EXERCISE REQUIREMENTS = From the records below, please repeat exactly the line that has "synthToLayoutAreaGrowth_pct 25.7 \", the line that has "3580 | 0.00198 |", and every line between them, and nothing else.

--- SUPPLIED DATA Enclosed Below ---

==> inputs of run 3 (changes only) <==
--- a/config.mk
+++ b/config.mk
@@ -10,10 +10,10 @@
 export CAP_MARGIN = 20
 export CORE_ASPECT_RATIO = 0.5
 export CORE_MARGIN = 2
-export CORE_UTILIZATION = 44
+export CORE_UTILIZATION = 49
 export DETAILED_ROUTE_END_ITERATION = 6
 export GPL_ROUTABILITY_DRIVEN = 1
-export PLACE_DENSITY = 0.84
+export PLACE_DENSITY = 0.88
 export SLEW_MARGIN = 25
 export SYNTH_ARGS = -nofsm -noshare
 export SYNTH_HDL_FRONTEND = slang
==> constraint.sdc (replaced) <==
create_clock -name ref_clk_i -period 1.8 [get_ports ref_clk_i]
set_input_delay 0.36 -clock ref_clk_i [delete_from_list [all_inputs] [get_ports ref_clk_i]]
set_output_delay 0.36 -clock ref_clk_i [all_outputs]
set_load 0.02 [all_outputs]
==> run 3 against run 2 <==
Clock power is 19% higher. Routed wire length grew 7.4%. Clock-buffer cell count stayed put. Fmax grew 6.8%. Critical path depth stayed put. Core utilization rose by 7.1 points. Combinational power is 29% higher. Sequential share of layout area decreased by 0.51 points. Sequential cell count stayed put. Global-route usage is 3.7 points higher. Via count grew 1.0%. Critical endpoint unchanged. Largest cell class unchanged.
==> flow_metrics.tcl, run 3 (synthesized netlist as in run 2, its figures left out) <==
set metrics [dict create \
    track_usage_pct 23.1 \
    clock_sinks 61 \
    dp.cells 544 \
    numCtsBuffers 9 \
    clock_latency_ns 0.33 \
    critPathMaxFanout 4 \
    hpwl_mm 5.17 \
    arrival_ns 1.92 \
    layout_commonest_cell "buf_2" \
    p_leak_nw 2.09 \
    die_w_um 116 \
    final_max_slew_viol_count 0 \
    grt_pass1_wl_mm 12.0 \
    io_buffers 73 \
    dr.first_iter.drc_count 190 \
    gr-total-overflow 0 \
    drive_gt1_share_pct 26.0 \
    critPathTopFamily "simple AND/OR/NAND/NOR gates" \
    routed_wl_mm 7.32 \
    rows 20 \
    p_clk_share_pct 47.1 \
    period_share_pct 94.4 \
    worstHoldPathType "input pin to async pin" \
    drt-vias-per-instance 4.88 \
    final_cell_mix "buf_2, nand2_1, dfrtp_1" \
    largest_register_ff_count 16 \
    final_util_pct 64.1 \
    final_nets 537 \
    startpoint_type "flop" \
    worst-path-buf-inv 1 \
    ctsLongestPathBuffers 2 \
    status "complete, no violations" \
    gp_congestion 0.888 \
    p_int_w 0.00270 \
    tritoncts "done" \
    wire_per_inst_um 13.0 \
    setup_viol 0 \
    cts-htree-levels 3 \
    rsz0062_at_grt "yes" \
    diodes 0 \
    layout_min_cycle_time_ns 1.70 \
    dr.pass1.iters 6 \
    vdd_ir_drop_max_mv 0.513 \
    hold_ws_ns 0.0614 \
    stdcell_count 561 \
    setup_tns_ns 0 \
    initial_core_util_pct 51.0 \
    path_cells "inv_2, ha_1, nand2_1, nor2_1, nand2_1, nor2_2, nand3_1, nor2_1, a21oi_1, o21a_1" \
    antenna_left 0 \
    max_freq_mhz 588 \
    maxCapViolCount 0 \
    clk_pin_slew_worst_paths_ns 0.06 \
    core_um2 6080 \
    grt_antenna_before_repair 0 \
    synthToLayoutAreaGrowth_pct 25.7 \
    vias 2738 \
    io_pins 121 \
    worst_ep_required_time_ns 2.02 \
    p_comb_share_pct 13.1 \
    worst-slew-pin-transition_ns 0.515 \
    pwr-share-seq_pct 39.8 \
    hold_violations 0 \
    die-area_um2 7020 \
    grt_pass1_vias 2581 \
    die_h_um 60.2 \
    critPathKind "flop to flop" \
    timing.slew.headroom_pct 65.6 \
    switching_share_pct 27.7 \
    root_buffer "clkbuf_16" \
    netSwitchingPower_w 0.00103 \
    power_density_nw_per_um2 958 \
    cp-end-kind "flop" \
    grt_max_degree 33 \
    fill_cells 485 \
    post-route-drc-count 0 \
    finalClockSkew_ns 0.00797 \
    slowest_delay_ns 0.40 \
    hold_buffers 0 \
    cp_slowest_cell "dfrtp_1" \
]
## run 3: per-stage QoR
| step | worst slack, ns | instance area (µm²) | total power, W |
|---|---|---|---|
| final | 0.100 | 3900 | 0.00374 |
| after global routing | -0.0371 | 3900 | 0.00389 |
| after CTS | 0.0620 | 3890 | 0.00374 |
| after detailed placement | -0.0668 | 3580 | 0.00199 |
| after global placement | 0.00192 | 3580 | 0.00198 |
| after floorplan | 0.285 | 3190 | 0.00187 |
### src/rtl/ssq_pkg.sv
package ssq_pkg;
    localparam int unsigned CLK_HZ        = 250_000_000;
    localparam int unsigned NUM_STATES    = 63;
    localparam int unsigned STATE_W       = 6;
    localparam int unsigned NUM_IN        = 8;
    localparam int unsigned NUM_DRV       = 8;
    localparam int unsigned TICK_US       = 10;
    localparam int unsigned TICK_CYC      = CLK_HZ / 1_000_000 * TICK_US;
    localparam int unsigned DLY_MAX_MS    = 400;
    localparam int unsigned DLY_MAX_TICKS = DLY_MAX_MS * 1000 / TICK_US;
    localparam int unsigned DLY_W         = 16;
    localparam int unsigned SEQ_MIN_US    = 10;
    localparam int unsigned SEQ_MIN_TICKS = SEQ_MIN_US / TICK_US;
    localparam int unsigned TMO_MIN_US    = 100;
    localparam int unsigned TMO_MIN_TICKS = TMO_MIN_US / TICK_US;
    localparam int unsigned FETCH_MAX_US  = 20;
    localparam int unsigned FETCH_MAX_CYC = CLK_HZ / 1_000_000 * FETCH_MAX_US;
    localparam int unsigned CLK100K_HZ    = 100_000;
    localparam int unsigned CLK100K_HALF  = CLK_HZ / CLK100K_HZ / 2;
    localparam int unsigned CK_W          = 12;
    localparam logic [STATE_W-1:0] RESET_STATE = 6'h00;
    localparam logic [3:0] SEL_WARN = 4'h8;
    localparam logic [3:0] SEL_JUMP_ONLY = 4'h9;

    // driver output source select
    typedef enum logic [1:0] {SRC_FSM = 2'h0, SRC_HOST = 2'h1, SRC_CLK = 2'h2} ssq_src_t;

    typedef enum logic [1:0] {EXIT_NONE = 2'h0, EXIT_SEQ = 2'h1,
                              EXIT_TMO = 2'h2, EXIT_MON = 2'h3} ssq_exit_t;

    typedef struct packed {
        logic [NUM_DRV-1:0] drv_level;
        logic [3:0]         seq_sel;
        logic               seq_pol;
        logic [DLY_W-1:0]   seq_dly;
        logic [STATE_W-1:0] seq_next;
        logic [NUM_IN-1:0]  mon_mask;
        logic [NUM_IN-1:0]  mon_pol;
        logic               mon_warn;
        logic [STATE_W-1:0] mon_next;
        logic               tmo_en;
        logic [DLY_W-1:0]   tmo_dly;
        logic               tmo_warn;
        logic [STATE_W-1:0] tmo_next;
        logic               bbox_wr;
    } ssq_def_t;

    typedef struct packed {
        logic [STATE_W-1:0] prev_state;
        ssq_exit_t          cause;
        logic [NUM_IN-1:0]  status;
    } ssq_rec_t;
endpackage

### src/rtl/ssq_engine.sv
// What this block does
// - up to 63 programmable state definitions, each addressed by state number
// - every state observes all eight supervised fault detector results
// - any programmed state may name any other state as next state
// - three exits per state: sequence, monitor fault and timeout
// - sequence and timeout delays independent, reloaded on each state change, up to 400 ms
// - eight driver levels fixed per state, unchanged while in that state
// - transition including definition fetch completes under 20 us
// - a flagged state triggers a black box record write on entry
// - converter and secondary monitor warnings ORed into monitor and timeout detectors, selectable as sequence input
// - host jump acts through timeout detector, forcing sequence next state
// - sequence detector watches one selected input for its programmed level
// - sequence delay programmable 10 us to 400 ms as qualification
// - watched input must hold for whole delay; any change restarts timer
// - monitor detector is wide OR of selected inputs deviating from expected
// - monitor exit has no delay; only fetch latency before new state
// - timeout exit when condition absent within 100 us to 400 ms delay
// - engine-sourced driver outputs take new state levels immediately on entry
// - detector exits allow watchdog programs on a toggling clock input
// - reference program: rail A enable to rail A off if supply two bad at 10 ms
// - each driver output selects engine, host value or internal 100 kHz clock
// - dual function digital inputs feed the engine as conditions
`timescale 1ns/10ps
module ssq_engine
    import ssq_pkg::*;
#(
    parameter int unsigned FETCH_LAT = 16
) (
    input  wire logic                            CLK,          // 250 MHz clock
    input  wire logic                            RST_B,        // async reset, low
    input  wire logic [2:0]                      POS_SUPPLY_OK, // supply fault detector, rails 1-3
    input  wire logic                            HV_OK,        // high voltage input ok
    input  wire logic [3:0]                      DUAL_IN,      // dual function inputs
    input  wire logic                            LIMIT_WARN,   // converter limit warning
    input  wire logic [3:0]                      SEC_WARN,     // secondary monitor warnings
    input  wire logic                            JUMP,         // host jump pulse
    output logic      [STATE_W-1:0]              DEF_ADDR,     // definition fetch address
    output logic                                 DEF_REQ,      // fetch request level
    input  wire logic                            DEF_VALID,    // definition returned
    input  wire ssq_pkg::ssq_def_t               DEF_DATA,     // state definition
    input  wire ssq_pkg::ssq_src_t [NUM_DRV-1:0] DRV_SRC,      // per-output source select
    input  wire logic [NUM_DRV-1:0]              DRV_HOST,     // host driven levels
    output logic      [NUM_DRV-1:0]              DRIVER_OUTPUT, // driver output levels
    output logic      [STATE_W-1:0]              CUR_STATE,    // current state number
    output logic                                 BBOX_WR,      // black box write pulse
    output ssq_pkg::ssq_rec_t                    BBOX_REC,     // black box record
    output logic                                 FETCH_ERR     // sticky fetch overrun
);
    import ssq_pkg::*;

    if (FETCH_LAT == 0 || FETCH_LAT >= FETCH_MAX_CYC) begin : g_bad_lat
        $error("FETCH_LAT out of range");
    end

    typedef enum logic [1:0] {S_FETCH, S_ARM, S_RUN} ssq_st_t;

    // fetch watch must count past the 20 us limit
    localparam int unsigned FC_W = $clog2(FETCH_MAX_CYC + 1);

    ssq_st_t            st_q;
    ssq_def_t           def_q;
    logic [STATE_W-1:0] cur_q, next_d;
    logic [NUM_IN-1:0]  in_raw, in_s;
    logic [3:0]         sec_s;
    logic               lim_s, warn;
    logic               jump_q;
    logic [CK_W-1:0]    tick_cnt_q;
    logic               tick;
    logic [CK_W-1:0]    ck_cnt_q;
    logic               clk100k_q;
    logic [NUM_DRV-1:0] drv_lvl_q;
    logic [FC_W-1:0]    fetch_cnt_q;
    logic               seq_hit, seq_hit_q, seq_done, tmo_done, mon_hit;
    logic               seq_exit, tmo_exit, mon_exit;
    ssq_exit_t          cause_d;

    assign in_raw = {DUAL_IN, HV_OK, POS_SUPPLY_OK};
    ssq_sync #(.W(NUM_IN)) u_sync_in (
        .CLK   (CLK),
        .RST_B (RST_B),
        .D     (in_raw),
        .Q     (in_s)
    );
    ssq_sync #(.W(5)) u_sync_warn (
        .CLK   (CLK),
        .RST_B (RST_B),
        .D     ({LIMIT_WARN, SEC_WARN}),
        .Q     ({lim_s, sec_s})
    );
    assign warn = lim_s | (|sec_s);

    // timebase for delay timers
    always_ff @(posedge CLK or negedge RST_B) begin
        if (!RST_B) begin
            tick_cnt_q <= '0;
        end else if (tick) begin
            tick_cnt_q <= '0;
        end else begin
            tick_cnt_q <= tick_cnt_q + 1'b1;
        end
    end
    assign tick = (tick_cnt_q == CK_W'(TICK_CYC - 1));

    // internal 100 kHz clock
    always_ff @(posedge CLK or negedge RST_B) begin
        if (!RST_B) begin
            ck_cnt_q  <= '0;
            clk100k_q <= 1'b0;
        end else if (ck_cnt_q == CK_W'(CLK100K_HALF - 1)) begin
            ck_cnt_q  <= '0;
            clk100k_q <= ~clk100k_q;
        end else begin
            ck_cnt_q <= ck_cnt_q + 1'b1;
        end
    end

    // host jump held until the engine can act on it
    always_ff @(posedge CLK or negedge RST_B) begin
        if (!RST_B) begin
            jump_q <= 1'b0;
        end else if (JUMP) begin
            jump_q <= 1'b1;
        end else if (st_q == S_RUN) begin
            jump_q <= 1'b0;
        end
    end

    function automatic logic sel_in(input logic [3:0] sel, input logic [NUM_IN-1:0] v,
                                    input logic w);
        if (sel == SEL_WARN) begin
            return w;
        end else if (sel < 4'(NUM_IN)) begin
            return v[sel[2:0]];
        end
        return 1'b0;
    endfunction

    // sequence: selected input at target level
    assign seq_hit = (def_q.seq_sel != SEL_JUMP_ONLY) &&
                     (sel_in(def_q.seq_sel, in_s, warn) == def_q.seq_pol);
    // monitor: wide OR of deviating inputs
    assign mon_hit = (|(def_q.mon_mask & (in_s ^ def_q.mon_pol))) |
                     (def_q.mon_warn & warn);

    ssq_timer #(.W(DLY_W)) u_seq_tmr (
        .CLK   (CLK),
        .RST_B (RST_B),
        .TICK  (tick),
        .LOAD  ((st_q == S_ARM) || (seq_hit != seq_hit_q)),
        .DLY   (def_q.seq_dly),
        .DONE  (seq_done)
    );
    ssq_timer #(.W(DLY_W)) u_tmo_tmr (
        .CLK   (CLK),
        .RST_B (RST_B),
        .TICK  (tick),
        .LOAD  (st_q == S_ARM),
        .DLY   (def_q.tmo_dly),
        .DONE  (tmo_done)
    );

    always_ff @(posedge CLK or negedge RST_B) begin
        if (!RST_B) begin
            seq_hit_q <= 1'b0;
        end else begin
            seq_hit_q <= seq_hit;
        end
    end

    assign mon_exit = (st_q == S_RUN) && mon_hit;
    assign tmo_exit = (st_q == S_RUN) && ((def_q.tmo_en && tmo_done) ||
                      (def_q.tmo_warn && warn) || jump_q);
    assign seq_exit = (st_q == S_RUN) && seq_hit && seq_hit_q && seq_done;

    // exit priority
    always_comb begin
        next_d  = cur_q;
        cause_d = EXIT_NONE;
        if (mon_exit) begin
            next_d  = def_q.mon_next;
            cause_d = EXIT_MON;
        end else if (tmo_exit) begin
            next_d  = jump_q ? def_q.seq_next : def_q.tmo_next;
            cause_d = EXIT_TMO;
        end else if (seq_exit) begin
            next_d  = def_q.seq_next;
            cause_d = EXIT_SEQ;
        end
    end

    // state engine
    always_ff @(posedge CLK or negedge RST_B) begin
        if (!RST_B) begin
            st_q  <= S_FETCH;
            cur_q <= RESET_STATE;
            def_q <= '0;
        end else begin
            unique case (st_q)
                S_FETCH: begin
                    if (DEF_VALID) begin
                        def_q <= DEF_DATA;
                        st_q  <= S_ARM;
                    end
                end
                S_ARM: begin
                    st_q <= S_RUN;
                end
                S_RUN: begin
                    if (cause_d != EXIT_NONE) begin
                        cur_q <= (next_d < STATE_W'(NUM_STATES)) ? next_d : RESET_STATE;
                        st_q  <= S_FETCH;
                    end
                end
            endcase
        end
    end

    // fetch latency watch
    always_ff @(posedge CLK or negedge RST_B) begin
        if (!RST_B) begin
            fetch_cnt_q <= '0;
            FETCH_ERR   <= 1'b0;
        end else if (st_q != S_FETCH) begin
            fetch_cnt_q <= '0;
        end else begin
            fetch_cnt_q <= fetch_cnt_q + 1'b1;
            if (fetch_cnt_q == FC_W'(FETCH_MAX_CYC - 2)) begin
                FETCH_ERR <= 1'b1;
            end
        end
    end

    // driver levels latched once per state
    always_ff @(posedge CLK or negedge RST_B) begin
        if (!RST_B) begin
            drv_lvl_q <= '0;
        end else if (st_q == S_FETCH && DEF_VALID) begin
            drv_lvl_q <= DEF_DATA.drv_level;
        end
    end

    // black box write on entry to a flagged state; record captured on every exit
    always_ff @(posedge CLK or negedge RST_B) begin
        if (!RST_B) begin
            BBOX_WR  <= 1'b0;
            BBOX_REC <= '0;
        end else begin
            BBOX_WR <= (st_q == S_FETCH) && DEF_VALID && DEF_DATA.bbox_wr;
            if (st_q == S_RUN && cause_d != EXIT_NONE) begin
                BBOX_REC <= '{prev_state: cur_q, cause: cause_d, status: in_s};
            end
        end
    end

    // per-output source
    generate
        for (genvar i = 0; i < NUM_DRV; i++) begin : g_drv
            always_ff @(posedge CLK or negedge RST_B) begin
                if (!RST_B) begin
                    DRIVER_OUTPUT[i] <= 1'b0;
                end else begin
                    unique case (DRV_SRC[i])
                        SRC_FSM:  DRIVER_OUTPUT[i] <= drv_lvl_q[i];
                        SRC_HOST: DRIVER_OUTPUT[i] <= DRV_HOST[i];
                        SRC_CLK:  DRIVER_OUTPUT[i] <= clk100k_q;
                        default:  DRIVER_OUTPUT[i] <= 1'b0;
                    endcase
                end
            end
        end
    endgenerate

    assign DEF_ADDR  = cur_q;
    assign DEF_REQ   = (st_q == S_FETCH);
    assign CUR_STATE = cur_q;

    property p_prio;
        @(posedge CLK) disable iff (!RST_B)
        (mon_exit && (tmo_exit || seq_exit)) |=> (cur_q == $past(def_q.mon_next)
            || $past(def_q.mon_next) >= STATE_W'(NUM_STATES));
    endproperty
    a_prio: assert property (p_prio) else $error("monitor exit lost priority");

    property p_mon_fast;
        @(posedge CLK) disable iff (!RST_B)
        mon_exit |=> (st_q == S_FETCH);
    endproperty
    a_mon_fast: assert property (p_mon_fast) else $error("monitor exit delayed");

    property p_drv_stable;
        @(posedge CLK) disable iff (!RST_B)
        (st_q == S_RUN && $past(st_q) == S_RUN) |->
            ($stable(drv_lvl_q) && drv_lvl_q == def_q.drv_level);
    endproperty
    a_drv_stable: assert property (p_drv_stable) else $error("levels moved in state");

    property p_arm;
        @(posedge CLK) disable iff (!RST_B)
        (st_q == S_FETCH && DEF_VALID) |=> (st_q == S_ARM) ##1 (st_q == S_RUN);
    endproperty
    a_arm: assert property (p_arm) else $error("exit armed before load");

    property p_bbox;
        @(posedge CLK) disable iff (!RST_B)
        (st_q == S_FETCH && DEF_VALID && DEF_DATA.bbox_wr) |=> BBOX_WR;
    endproperty
    a_bbox: assert property (p_bbox) else $error("black box write missed");

    property p_jump;
        @(posedge CLK) disable iff (!RST_B)
        (st_q == S_RUN && jump_q && !mon_exit) |=> (st_q == S_FETCH);
    endproperty
    a_jump: assert property (p_jump) else $error("jump not taken");

    property p_fsm_src;
        @(posedge CLK) disable iff (!RST_B)
        (DRV_SRC[0] == SRC_FSM) |=> (DRIVER_OUTPUT[0] == $past(drv_lvl_q[0]));
    endproperty
    a_fsm_src: assert property (p_fsm_src) else $error("driver source wrong");

    property p_fetch;
        @(posedge CLK) disable iff (!RST_B)
        (st_q == S_FETCH && DEF_VALID) |-> (fetch_cnt_q < FC_W'(FETCH_MAX_CYC));
    endproperty
    a_fetch: assert property (p_fetch) else $error("fetch too slow");
endmodule

### src/rtl/ssq_sync.sv
`timescale 1ns/10ps
module ssq_sync #(
    parameter int unsigned W = 8
) (
    input  wire logic         CLK,   // system clock
    input  wire logic         RST_B, // async reset, low
    input  wire logic [W-1:0] D,     // async inputs
    output logic      [W-1:0] Q      // synchronised
);
    logic [W-1:0] s1_q;

    always_ff @(posedge CLK or negedge RST_B) begin
        if (!RST_B) begin
            s1_q <= '0;
            Q    <= '0;
        end else begin
            s1_q <= D;
            Q    <= s1_q;
        end
    end
endmodule

### src/rtl/ssq_timer.sv
`timescale 1ns/10ps
module ssq_timer #(
    parameter int unsigned W = 16
) (
    input  wire logic         CLK,   // system clock
    input  wire logic         RST_B, // async reset, low
    input  wire logic         TICK,  // timebase pulse
    input  wire logic         LOAD,  // restart count
    input  wire logic [W-1:0] DLY,   // delay in ticks
    output logic              DONE   // delay elapsed
);
    logic [W-1:0] cnt_q;

    always_ff @(posedge CLK or negedge RST_B) begin
        if (!RST_B) begin
            cnt_q <= '0;
        end else if (LOAD) begin
            cnt_q <= DLY;
        end else if (TICK && cnt_q != '0) begin
            cnt_q <= cnt_q - 1'b1;
        end
    end

    assign DONE = (cnt_q == '0) && !LOAD;
endmodule

### config.mk
export PLATFORM = sky130hd
export DESIGN_NAME = ssq_engine
export DESIGN_NICKNAME = d
export VERILOG_FILES = /design/src/rtl/ssq_pkg.sv /design/src/rtl/ssq_engine.sv /design/src/rtl/ssq_sync.sv /design/src/rtl/ssq_timer.sv
export SDC_FILE = /design/constraint.sdc
export NUM_CORES = 1
export LEC_CHECK = 0
export ABC_CLOCK_PERIOD_IN_PS = 3820
export CORE_ASPECT_RATIO = 1.5
export CORE_UTILIZATION = 35
export CTS_CLUSTER_SIZE = 20
export DETAILED_ROUTE_END_ITERATION = 12
export DONT_BUFFER_PORTS = 1
export PLACE_DENSITY = 0.48
export REMOVE_ABC_BUFFERS = 1
export SYNTH_ARGS = -nofsm -noshare
export SYNTH_HDL_FRONTEND = slang
export SYNTH_SLANG_ARGS = --single-unit
export TNS_END_PERCENT = 20
### constraint.sdc
create_clock -name CLK -period 3.82 [get_ports CLK]
set_clock_uncertainty 0.15 [all_clocks]
set_input_delay 0.573 -clock CLK [delete_from_list [all_inputs] [get_ports CLK]]
set_output_delay 0.573 -clock CLK [all_outputs]
set_load 0.02 [all_outputs]
==> flow_summary.ini <==
[global_route]
grt_first_pass_wirelength_um = 32600
antenna_found_initial = 6
grt_overflow_total = 0
grt_pass1_vias = 6220
grtUsageTotal_pct = 15.0
grt_max_degree = 215

[clock_network]
cts_tree = built
cts.sinks = 214
clkTransAtPathRegs_ns = 0.07
cts-buffers-inserted = 23
clock_latency_ns = 0.51
clock_path_buffers = 3
cts_setup_buffers = 0
cts_resized = 0
root_buffer = clkbuf_16
holdBufCountCts = 13
cts_max_level = 1

[floorplanning]
ios = 163
fp.dieArea_um2 = 27400
fp.dieH_um = 202
rows = 72
core-area_um2 = 26000
die_width_um = 135
start_util_pct = 35.9

[timing]
setup_viol = 0
rsz0062_at_grt = false
slew_headroom_pct = 46.3
worstMarginPinSlew_ns = 0.799
hold_viol = 214
max_freq_mhz = 294
fin_setup_tns_ns = 0
whs_ns = -0.367
min_period_over_period_pct = 89.0
final-max-slew-violation-count = 0
min_period_ns = 3.40
setup_slack_ns = 0.419

[yosys]
synthCells = 754
yosys_warnings = 0
ys_types = 54
synth_edf_count = 0
synth-seq-cells = 214
ys_async_sr_fraction_pct = 100
synth_top_family_by_area = multiplexers
yosysSeqAreaShare_pct = 57.3
synth_area_um2 = 9350
synth_xor_area_share_pct = 6.28
synth_flop_cell = dfrtp_1
muxShareOfSynthArea_pct = 16.2
synth-simple-area-share_pct = 10.9
synth_compound_area_share_pct = 5.88
synthAdderAreaFrac_pct = 1.47
synth.avg_cell_area_um2 = 12.4

[status]
status = complete, but fails checks
failed_checks = negative hold slack

[drt]
num_vias = 5825
routed_wl_um = 20000
via_per_inst = 5.17
drc = 0
avgRoutedWirePerCell_um = 17.7
drt_iter0_markers = 170
ant_nets = 0
drt_pass1_iterations = 4

[critical_path]
worstPathRequired_ns = 4.07
start_kind = register
arrival_ns = 3.65
cp_max_fo = 9
cpPeakStageDelay_ns = 0.55
path_class = reg -> reg
critPathTopFamily = simple AND/OR/NAND/NOR gates
cp_num_buf_inv = 1
worstPathCellList = inv_1, ha_1, or4b_1, or4_4, o41ai_4, o31ai_2, a31o_1, or4_1, o21a_1
end_kind = register
slowest_stage = or4_4

[layout]
drive_above_1_share_pct = 21.0
layout.nets = 913
mostFrequentLayoutCells = dfrtp_1 (214), mux2_2 (114), nor2_1 (52), nand2_1 (47), xor2_1 (34)
final_common_cell = dfrtp_1
n_fill_cell = 2478
fin_util_pct = 40.8
syn_to_final_growth_pct = 13.5

[power]
vdd_drop_max_mv = 0.448
power_density_nw_per_um2 = 807
leakagePower_uw = 0.00455

[place]
pre_cts_ws_ns = 0.447
routabilityCongestion = 0.810
io_buffer_count = 0
dp_hpwl_um = 13900

[run]
cap_violations = 0

[hold_path]
min_path_type = in -> async
[cell usage after synthesis (all sizes together) (4+ instances only)]
| cell | count | share of area [%] |
|---|---|---|
| xor2 | 34 | 3.2 |
| or4 | 4 | 0.36 |
| ha | 11 | 1.5 |
| or3 | 10 | 0.67 |
| a21oi | 11 | 0.59 |
| dfrtp | 214 | 57 |
| nor3 | 12 | 0.64 |
| mux2 | 114 | 14 |
| nor4 | 8 | 0.60 |
| inv | 18 | 0.72 |
| o21ai | 35 | 1.9 |
| nand4 | 9 | 0.60 |
| a22oi | 4 | 0.32 |
| buf | 9 | 0.64 |
| nor2b | 4 | 0.27 |
| nand2b | 4 | 0.27 |
| nor2 | 52 | 2.1 |
| xnor2 | 33 | 3.1 |
| mux2i | 23 | 2.5 |
| and3 | 13 | 0.87 |
| o31ai | 9 | 0.78 |
| nand2 | 48 | 1.9 |
| nand3 | 17 | 0.91 |
| nand3b | 11 | 0.88 |
| clkbuf | 16 | 0.64 |
[final timing paths]
path                                    start                 end  slack, ns  depth (start not counted)
setup / recovery           u_tmo_tmr.cnt_q[0]        CUR_STATE[2]       0.42                          9
hold / removal                          RST_B  u_tmo_tmr.cnt_q[6]      -0.37                          0
setup reg to reg           u_tmo_tmr.cnt_q[0]        CUR_STATE[2]       0.42                          9
hold reg to reg             u_sync_in.s1_q[4]      u_sync_in.Q[4]       0.20                          0
max in group asynchronous               RST_B              jump_q       3.51                          0
min in group CLK                   DRV_SRC[8]    DRIVER_OUTPUT[4]       0.03                          1
[final cells by class]
class | instances | area [µm²] | area share, %
Antenna cell | 2 | 5.00 | 0.0472
Clock buffer | 34 | 667 | 6.28
Clock inverter | 5 | 78.8 | 0.743
Inverter | 18 | 67.6 | 0.637
Multi-Input combinational cell | 497 | 3810 | 35.9
Sequential cell | 214 | 5360 | 50.5
Tap cell | 333 | 417 | 3.93
Timing Repair Buffer | 24 | 210 | 1.98
[flip-flops by register name, indices dropped and copies added (netlist names), 2 cells and up]
register          count
drv_lvl_q             8
ck_cnt_q             12
def_q                74
CUR_STATE             6
fetch_cnt_q          13
u_sync_in.Q           8
u_tmo_tmr.cnt_q      16
BBOX_REC             16
st_q                  2
DRIVER_OUTPUT         8
tick_cnt_q           12
u_sync_in.s1_q        8
u_sync_warn.Q         5
u_sync_warn.s1_q      5
u_seq_tmr.cnt_q      16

--- End of Enclosed SUPPLIED DATA ---

TASK ANSWER =
    synthToLayoutAreaGrowth_pct 25.7 \
    vias 2738 \
    io_pins 121 \
    worst_ep_required_time_ns 2.02 \
    p_comb_share_pct 13.1 \
    worst-slew-pin-transition_ns 0.515 \
    pwr-share-seq_pct 39.8 \
    hold_violations 0 \
    die-area_um2 7020 \
    grt_pass1_vias 2581 \
    die_h_um 60.2 \
    critPathKind "flop to flop" \
    timing.slew.headroom_pct 65.6 \
    switching_share_pct 27.7 \
    root_buffer "clkbuf_16" \
    netSwitchingPower_w 0.00103 \
    power_density_nw_per_um2 958 \
    cp-end-kind "flop" \
    grt_max_degree 33 \
    fill_cells 485 \
    post-route-drc-count 0 \
    finalClockSkew_ns 0.00797 \
    slowest_delay_ns 0.40 \
    hold_buffers 0 \
    cp_slowest_cell "dfrtp_1" \
]
## run 3: per-stage QoR
| step | worst slack, ns | instance area (µm²) | total power, W |
|---|---|---|---|
| final | 0.100 | 3900 | 0.00374 |
| after global routing | -0.0371 | 3900 | 0.00389 |
| after CTS | 0.0620 | 3890 | 0.00374 |
| after detailed placement | -0.0668 | 3580 | 0.00199 |
| after global placement | 0.00192 | 3580 | 0.00198 |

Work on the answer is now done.